8257 interfacing 2 in microprocessor for btech students
8257 interfacing 2 in microprocessor for btech students8257 interfacing 2 in microprocessor for btech students
8257 interfacing 2 in microprocessor for btech students
 

Ire project - Entity Linking in Social Media

  • 1. Entity Linking in Social Media Project Number : 10 Group Number : 51 - Abhishek Mittal, 201101192 - Mohit Aggarwal, 201101164 - Vishrut Mehta, 201102128 - Himanshu Ghadiya, 201305620
  • 2. Overview ● The main aim of our project is to Link Entities in Social Media, i.e. extracting context and meaning of a sentence from a tweet and linking it to a wikipedia page for more understanding. ● In today’s world, Semantic understanding of Sentence is very important. Now, most of our conversation happens through social media, and its important to understand the meaning of those conversations, which is possible by linking named entities to their context. So we have taken tweets as our base to evaluate and test our method of entity linking by extracting context from tweets.
  • 3. Approach ● We extract named entities from the tweets using the CMU-ARK tagger . ● The named entities are then mapped to relevant news feeds in a particular time interval. ● We then extract the named entities from these news feeds and obtain a final collection of related entities that would contain sufficient information about that tweet. ● Corresponding to each entity, we find the Wikipedia Pages. ● We then find the labels for each wiki page in order to find their context and then finally map the tweets to that context. The classification task is done using SVM.

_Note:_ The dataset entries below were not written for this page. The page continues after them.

[config.mk]
export PLATFORM = sky130hd
export DESIGN_NAME = dispatch_frontend
export DESIGN_NICKNAME = d
export VERILOG_FILES = /design/src/logic/frontend_pkg.sv /design/src/logic/fetch_latch.sv /design/src/logic/inst_decode.sv /design/src/logic/hold_stage.sv /design/src/logic/dispatch_stage.sv /design/src/logic/dispatch_frontend.sv
export SDC_FILE = /design/constraint.sdc
export NUM_CORES = 2
export LEC_CHECK = 0
export ABC_AREA = 0
export BUFFER_PORTS_ARGS = -buffer_cell sky130_fd_sc_hd__buf_4
export CAP_MARGIN = 40
export CORE_MARGIN = 2
export CORE_UTILIZATION = 30
export CTS_CLUSTER_DIAMETER = 40
export CTS_CLUSTER_SIZE = 10
export DETAILED_ROUTE_END_ITERATION = 6
export PLACE_DENSITY_LB_ADDON = 0.1
export SYNTH_ARGS = -nofsm -noshare
export SYNTH_HDL_FRONTEND = slang
export SYNTH_SLANG_ARGS = --single-unit
[constraint.sdc]
create_clock -name clock -period 4.95 [get_ports clock]
set_input_delay 0.2475 -clock clock [delete_from_list [all_inputs] [get_ports clock]]
set_output_delay 0.2475 -clock clock [all_outputs]
set_load 0.005 [all_outputs]
[src/logic/frontend_pkg.sv]
/*
 * Shared definitions for the dispatch front end: widths, RISC-V opcodes,
 * the instruction word union, fetch slots, micro-ops and dispatch lanes
 */
package frontend_pkg;

  localparam int FETCH_WIDTH    = 2;
  localparam int XLEN           = 32;
  localparam int REG_INDEX_BITS = 5;

  // Major opcodes accepted by the decoder
  localparam logic [6:0] OPC_OP     = 7'b0110011;
  localparam logic [6:0] OPC_OP_IMM = 7'b0010011;
  localparam logic [6:0] OPC_LOAD   = 7'b0000011;
  localparam logic [6:0] OPC_STORE  = 7'b0100011;
  localparam logic [6:0] OPC_BRANCH = 7'b1100011;

  // I-format view
  typedef struct packed {
    logic [11:0]               imm;
    logic [REG_INDEX_BITS-1:0] rs1;
    logic [2:0]                funct3;
    logic [REG_INDEX_BITS-1:0] rd;
    logic [6:0]                opcode;
  } i_form_t;

  // S-format view, immediate split around rs2/rs1
  typedef struct packed {
    logic [6:0]                imm_hi;
    logic [REG_INDEX_BITS-1:0] rs2;
    logic [REG_INDEX_BITS-1:0] rs1;
    logic [2:0]                funct3;
    logic [4:0]                imm_lo;
    logic [6:0]                opcode;
  } s_form_t;

  // One 32-bit word, read either way
  typedef union packed {
    i_form_t i_form;
    s_form_t s_form;
  } inst_word_t;

  typedef struct packed {
    logic [XLEN-1:0] pc;
    inst_word_t      inst;
    logic            valid;
  } fetch_slot_t;

  typedef fetch_slot_t [FETCH_WIDTH-1:0] fetch_bundle_t;

  typedef enum logic [1:0] {
    MEM_NONE = 2'd0,
    MEM_LD   = 2'd1,
    MEM_ST   = 2'd2
  } mem_type_t;

  typedef struct packed {
    logic                      valid;
    logic [XLEN-1:0]           pc;
    mem_type_t                 mem_type;
    logic [2:0]                funct3;
    logic [REG_INDEX_BITS-1:0] rd;
    logic [REG_INDEX_BITS-1:0] rs1;
    logic [REG_INDEX_BITS-1:0] rs2;
    logic                      rd_valid;
    logic [XLEN-1:0]           imm;     // sign-extended
  } uop_t;

  typedef uop_t [FETCH_WIDTH-1:0] uop_bundle_t;

  // Per-slot lanes; the unused lane at an index stays zero
  typedef struct packed {
    uop_t [FETCH_WIDTH-1:0] int_lane;
    uop_t [FETCH_WIDTH-1:0] mem_lane;
  } dispatch_t;

endpackage

[src/logic/fetch_latch.sv]
/*
 * Fetch bundle input register
 * Drops bundles under back-pressure and qualifies each slot valid
 */
module fetch_latch (
  input  logic                        clock,
  input  logic                        reset,
  input  logic                        flush,
  input  logic                        full,
  input  frontend_pkg::fetch_bundle_t bundle,
  input  logic                        bundle_valid,
  output frontend_pkg::fetch_bundle_t fetch_slots
);

  always_ff @(posedge clock) begin
    if (reset || flush || full) begin
      // Source holds its bundle while full, so nothing is lost here
      fetch_slots <= '0;
    end else begin
      for (int i = 0; i < frontend_pkg::FETCH_WIDTH; i++) begin
        fetch_slots[i].pc    <= bundle[i].pc;
        fetch_slots[i].inst  <= bundle[i].inst;
        fetch_slots[i].valid <= bundle_valid & bundle[i].valid;
      end
    end
  end

endmodule

[src/logic/inst_decode.sv]
/*
 * Combinational decode of each fetch slot into a micro-op
 * Handles OP, OP-IMM, LOAD, STORE and BRANCH; anything else becomes zero
 */
module inst_decode (
  input  frontend_pkg::fetch_bundle_t fetch_slots,
  output frontend_pkg::uop_bundle_t   decoded
);

  localparam int SEXT_BITS = frontend_pkg::XLEN - 12;

  always_comb begin
    frontend_pkg::inst_word_t inst;
    logic                     legal;

    decoded = '0;
    for (int i = 0; i < frontend_pkg::FETCH_WIDTH; i++) begin
      inst  = fetch_slots[i].inst;
      legal = 1'b1;

      case (inst.i_form.opcode)
        frontend_pkg::OPC_OP: begin
          decoded[i].mem_type = frontend_pkg::MEM_NONE;
          decoded[i].rd_valid = (inst.i_form.rd != '0);
          decoded[i].imm      = '0;
        end
        frontend_pkg::OPC_OP_IMM: begin
          decoded[i].mem_type = frontend_pkg::MEM_NONE;
          decoded[i].rd_valid = (inst.i_form.rd != '0);
          decoded[i].imm      = {{SEXT_BITS{inst.i_form.imm[11]}}, inst.i_form.imm};
        end
        frontend_pkg::OPC_LOAD: begin
          decoded[i].mem_type = frontend_pkg::MEM_LD;
          decoded[i].rd_valid = (inst.i_form.rd != '0);
          decoded[i].imm      = {{SEXT_BITS{inst.i_form.imm[11]}}, inst.i_form.imm};
        end
        frontend_pkg::OPC_STORE: begin
          // Immediate is split across the word in the S format
          decoded[i].mem_type = frontend_pkg::MEM_ST;
          decoded[i].rd_valid = 1'b0;
          decoded[i].imm      = {{SEXT_BITS{inst.s_form.imm_hi[6]}},
                                 inst.s_form.imm_hi, inst.s_form.imm_lo};
        end
        frontend_pkg::OPC_BRANCH: begin
          decoded[i].mem_type = frontend_pkg::MEM_NONE;
          decoded[i].rd_valid = 1'b0;
          decoded[i].imm      = '0;
        end
        default: begin
          legal = 1'b0;
        end
      endcase

      if (legal && fetch_slots[i].valid) begin
        decoded[i].valid  = 1'b1;
        decoded[i].pc     = fetch_slots[i].pc;
        decoded[i].funct3 = inst.i_form.funct3;
        decoded[i].rd     = inst.i_form.rd;
        decoded[i].rs1    = inst.i_form.rs1;
        // R-format rs2 sits at the same bits as the S-format field
        decoded[i].rs2    = inst.s_form.rs2;
      end else begin
        decoded[i] = '0;
      end
    end
  end

endmodule

[src/logic/hold_stage.sv]
/*
 * Stall-hold pipeline register
 * Captures its input on the first full cycle and replays it once full drops
 */
module hold_stage #(
  parameter int WIDTH = 1
) (
  input  logic             clock,
  input  logic             reset,
  input  logic             flush,
  input  logic             full,
  input  logic [WIDTH-1:0] data_in,
  output logic [WIDTH-1:0] data_out
);

  logic [WIDTH-1:0] held;
  logic             stall_prev;

  always_ff @(posedge clock) begin
    if (reset || flush) begin
      data_out   <= '0;
      held       <= '0;
      stall_prev <= 1'b0;
    end else if (full && !stall_prev) begin
      // First full cycle, keep what the previous stage offered
      data_out   <= '0;
      held       <= data_in;
      stall_prev <= 1'b1;
    end else if (full) begin
      data_out   <= '0;
    end else if (stall_prev) begin
      // Stall released, replay the held copy
      data_out   <= held;
      held       <= '0;
      stall_prev <= 1'b0;
    end else begin
      data_out   <= data_in;
    end
  end

endmodule

[src/logic/dispatch_stage.sv]
/*
 * Dispatch split into integer and memory lanes, followed by a hold register
 */
module dispatch_stage (
  input  logic                      clock,
  input  logic                      reset,
  input  logic                      flush,
  input  logic                      full,
  input  frontend_pkg::uop_bundle_t uops,
  output frontend_pkg::dispatch_t   dispatch
);

  localparam int DISPATCH_BITS = $bits(frontend_pkg::dispatch_t);

  frontend_pkg::dispatch_t routed;

  // Each slot keeps its index; only one lane carries it
  always_comb begin
    routed = '0;
    for (int i = 0; i < frontend_pkg::FETCH_WIDTH; i++) begin
      if (uops[i].mem_type == frontend_pkg::MEM_NONE) begin
        routed.int_lane[i] = uops[i];
      end else begin
        routed.mem_lane[i] = uops[i];
      end
    end
  end

  hold_stage #(
    .WIDTH (DISPATCH_BITS)
  ) u_hold_dispatch (
    .clock    (clock),
    .reset    (reset),
    .flush    (flush),
    .full     (full),
    .data_in  (routed),
    .data_out (dispatch)
  );

endmodule

[src/logic/dispatch_frontend.sv]
/*
 * Dispatch front end top: fetch latch, decode, decode hold stage and dispatch
 * Also forms the shared stall level from the downstream full inputs
 */
module dispatch_frontend (
  input  logic                        clock,
  input  logic                        reset,
  input  logic                        flush,
  input  frontend_pkg::fetch_bundle_t bundle,
  input  logic                        bundle_valid,
  input  logic                        int_full,
  input  logic                        mem_full,
  output logic                        stall,
  output frontend_pkg::dispatch_t     dispatch
);

  localparam int UOP_BUNDLE_BITS = $bits(frontend_pkg::uop_bundle_t);

  logic                        full;
  frontend_pkg::fetch_bundle_t fetch_slots;
  frontend_pkg::uop_bundle_t   decoded;
  frontend_pkg::uop_bundle_t   renamed_free;

  // One level of back-pressure for every stage
  assign full  = int_full | mem_full;
  assign stall = full;

  fetch_latch u_fetch_latch (
    .clock        (clock),
    .reset        (reset),
    .flush        (flush),
    .full         (full),
    .bundle       (bundle),
    .bundle_valid (bundle_valid),
    .fetch_slots  (fetch_slots)
  );

  inst_decode u_inst_decode (
    .fetch_slots (fetch_slots),
    .decoded     (decoded)
  );

  // Stage A, between decode and dispatch
  hold_stage #(
    .WIDTH (UOP_BUNDLE_BITS)
  ) u_hold_decode (
    .clock    (clock),
    .reset    (reset),
    .flush    (flush),
    .full     (full),
    .data_in  (decoded),
    .data_out (renamed_free)
  );

  dispatch_stage u_dispatch_stage (
    .clock    (clock),
    .reset    (reset),
    .flush    (flush),
    .full     (full),
    .uops     (renamed_free),
    .dispatch (dispatch)
  );

endmodule

==> metrics.yaml <==
outcome:
  status: "finished, final reports clean"
clock_tree:
  clk_path_buf_depth: 3
  cts_inserted_buffers: 147
  cts_root_buf: "clkbuf_16"
  cts.sinks: 924
  clkTransAtPathRegs_ps: 50
  insertion_delay_ps: 730
  cts_max_level: 4
  cts_tree: "yes"
route:
  drtPass1Iterations: 7
  wire_per_inst_um: 19.7
  vias_per_cell: 4.96
  wirelength_mm: 91.6
  remaining_drc_errors: 0
  drt_iter0_drc: 1344
  ant_nets: 0
  vias: 23048
power_and_ir_drop:
  power_density_nw_per_um2: 446
  cellLeakagePower_nw: 15.1
  ir_worst_vdd_mv: 0.237
synth:
  ys_seq_elements: 924
  synth_warnings: 0
  syn_inst: 2759
  synth_area_leaders: "dfxtp_1, a22oi_1, a22o_1"
  synth_nets: 2899
  synth_commonest_cells: "dfxtp_1, nor2_1, a22oi_1"
  synth_cell_types: 37
  yosysSeqAreaShare_pct: 61.8
  syn_area_um2: 30000
  ys.flop_type: "dfxtp_1"
  synth_edf_count: 0
  yosysTopAreaCell: "dfxtp_1"
  synth_most_common_cell: "dfxtp_1"
  synth_top_area_share_pct: 61.8
  synthArstFlopShare_pct: 0
  syn_area_per_cell_um2: 10.9
global_routing:
  grt_overflow: 0
  grt_pass1_vias: 23634
  antenna_found_initial: 7
  grt_pass1_wl_mm: 139
  grt_start_max_net_pins: 228
  grt_usage_pct: 17.5
sta:
  hold_viol_final: 0
  period_minus_slack_ps: 3730
  worst_slew_pin_slew_ps: 1250
  rsz0062_at_grt: "no"
  fin_setup_tns_ps: 0
  min_period_over_period_pct: 75.3
  maxSlewViolCount: 0
  setup_viol: 0
  max_freq_ghz: 0.268
  finClkSkew_ps: 29.0
  slew_headroom_pct: 16.8
  layout_setup_ws_ps: 1220
critical_path:
  crit_start: "u_hold_decode.stall_prev"
  slowest_stage: "dfxtp_4"
  cp.arrival_ps: 4390
  startpoint_type: "register"
  crit_chain: "inv_1 > ha_4 > buf_4 > and2_1 > a22o_1"
  path_class: "reg2reg"
  crit_path_max_incr_delay_ps: 930
  worst_r2r_endpoint: "u_hold_decode.held[9]"
  rr_worst_depth: 5
  cp-endpoint: "u_hold_decode.held[9]"
  critPathMaxFanout: 69
  worst_r2r_startpoint: "u_hold_decode.stall_prev"
  reg2reg_slack_ps: 1220
  cp.required_ps: 5610
  worst_setup_path_end_kind: "register"
die:
  io_pins: 481
  fp.dieArea_um2: 102000
  fp.dieW_um: 320
  fp-row-count: 115
  die_h_um: 320
  core_um2: 98700
  initial_core_util_pct: 30.3
placed_design:
  preCtsSetupSlack_ps: 1150
  gp_congestion: 0.746
  portBuffers: 480
  hpwlAfterDp_mm: 57.2
worst_hold_path:
  hold_path.class: "in2reg"
cells_and_area:
  final_util_pct: 41.0
  final_nets: 3389
  syn2layout_area_growth_pct: 35.1
  drive_gt1_share_pct: 23.8
run:
  maxCapViolCount: 0
layout make-up:
class	count	area (um2)
clock inverter	75	843
timing repair buffer	658	5570
fill	9496	58200
tap	1287	1610
antenna	2	5.00
clock buffer	179	4050
inverter	4	15.0
sequential	924	18500
multi-input combinational	1514	9870
cells in the final DEF, fill, tap and decap left out, types with 6 or more instances in the layout:
cell / count
nor3_4: 6
buf_16: 8
buf_12: 10
a21oi_1: 11
clkinvlp_4: 13
inv_6: 10
clkinv_2: 25
and3_1: 10
bufinv_16: 12
mux2i_1: 6
and2_1: 129
dlygate4sd3_1: 137
nand3b_1: 10
nor2_1: 498
a211oi_1: 10
buf_4: 502
a22o_1: 288
clkbuf_8: 17
nand2b_1: 11
a22oi_1: 481
nand2_1: 9
clkbuf_16: 151
clkinv_4: 10
clkbuf_1: 11
dfxtp_1: 922
sequential cells by signal, summed over array words and instances, names as in the netlist:
| register | flops |
|---|---|
| u_dispatch_stage.u_hold_dispatch.data_out | 264 |
| u_dispatch_stage.u_hold_dispatch.held | 264 |
| u_dispatch_stage.u_hold_dispatch.stall_prev | 1 |
| u_fetch_latch.fetch_slots | 130 |
| u_hold_decode.data_out | 132 |
| u_hold_decode.held | 132 |
| u_hold_decode.stall_prev | 1 |
worst max-delay path, delay by kind of cell, from the launching register on:
kind | cells | cell delay, ps
buf+inv | 2 | 1040
flops | 1 | 930
simple gates | 1 | 600
compound gates | 1 | 240
fa+ha+maj | 1 | 800
how the worst min path moves through the flow:
stage	start	end	slack (ps)	cells past startpoint
after floorplan	bundle[100]	u_fetch_latch.fetch_slots[100]	370	1
after global placement	bundle[68]	u_fetch_latch.fetch_slots[68]	450	2
after detailed placement	bundle[69]	u_fetch_latch.fetch_slots[69]	450	2
after CTS	bundle[69]	u_fetch_latch.fetch_slots[69]	210	3
after global routing	bundle[3]	u_fetch_latch.fetch_slots[3]	240	3
final	bundle[3]	u_fetch_latch.fetch_slots[3]	260	3
cell families (layout without fill, tap and decap cells):
family / count (synthesis) / in the layout / share of synthesized area, %
other cells: 0 / 2 / 0
fa+ha+maj: 4 / 4 / 0.167
mux: 6 / 6 / 0.201
flops: 924 / 924 / 61.8
compound gates: 797 / 797 / 21.4
simple gates: 707 / 707 / 11.0
buf+inv: 321 / 916 / 5.53
where the power goes:
group | switching [mW] | internal (mW) | leakage [nW] | total, mW
Clock | 3.60 | 6.45 | 2.39 | 10.1
Combinational | 0.302 | 0.199 | 5.28 | 0.501
Sequential | 0.0338 | 7.47 | 7.45 | 7.50
Total | 3.94 | 14.1 | 15.1 | 18.1
per-layer routing:
metal / vias up / wire length (um) / global-route usage [%]
li1: 10769 / - / -
met1: 11378 / 41100 / 22.5
met2: 717 / 42800 / 28.4
met3: 182 / 4630 / 3.48
met4: 2 / 3150 / 7.73
met5: - / 11 / 0
per-stage QoR:
step | cell area, um2 | power, mW | hold WS, ps | instances
final | 40500 | 18.1 | 260 | 4643
after detailed placement | 34200 | 8.07 | 453 | 4250
after global routing | 40500 | 18.7 | 237 | 4641
after floorplan | 30000 | 7.83 | 369 | 2759
after global placement | 33900 | 8.05 | 451 | 4237
after CTS | 40500 | 18.3 | 206 | 4641
timing repair:
item | CTS | global route
hold buffers | 137 | 0
resized for setup | 0 | 0
buffers inserted | 0 | 0
hold endpoints to repair | 136 | 0
No activity file was read; power rests on OpenSTA's default activity.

  • 5. Datasets We have used the following datasets for the project - ● A dataset of tweets. ● A dataset of news feeds from different news websites. We have used the CBS News dataset. ● A 40 GB Wikipedia Dump as the training set for SVM. Right now, we have trained the SVM on only 5 GB of Wikipedia data. ● A predefined set of about 15 labels, that the tweets would be mapped to.
  • 6. Tools We have used the following tools for the project - ● CMR-ARK parser - To find named entities using mention detection from tweets. ● Stanford parser - To find named entities using mention detection on news feeds (as they are structured). ● Wikipedia Search API - To find wiki pages for a keyword. ● SVM - Libsvm - To find the context of the wiki page.
  • 7. Results ● We evaluated our system on a small dataset. We took about 200 tweets dated 10 January, 2014 and news feeds during all the 24 hours of that day. ● We then ran our algorithm to find the context of each tweet. After comparing the results with the labels we had manually assigned, we found the Accuracy to be around 37 percent. ● The low accuracy in outputs is mostly because of small training and testing datasets used for classification. When we train the SVM on 40 GB of Wikipedia dataset, we are confident of achieving a good accuracy.
  • 8. Challenges and Issues ● Feature Selection for SVM was a major challenge. We would have to choose such feature vectors that would give maximum accuracy during classification. ● Training SVM on 40GB of Wikipedia is a major challenge. ● Right now, we have taken only 15 labels for classifying the tweets. Increasing the number of labels would make the algorithm more computation intensive. Scaling this system for bigger datasets and more contexts would require more optimizations.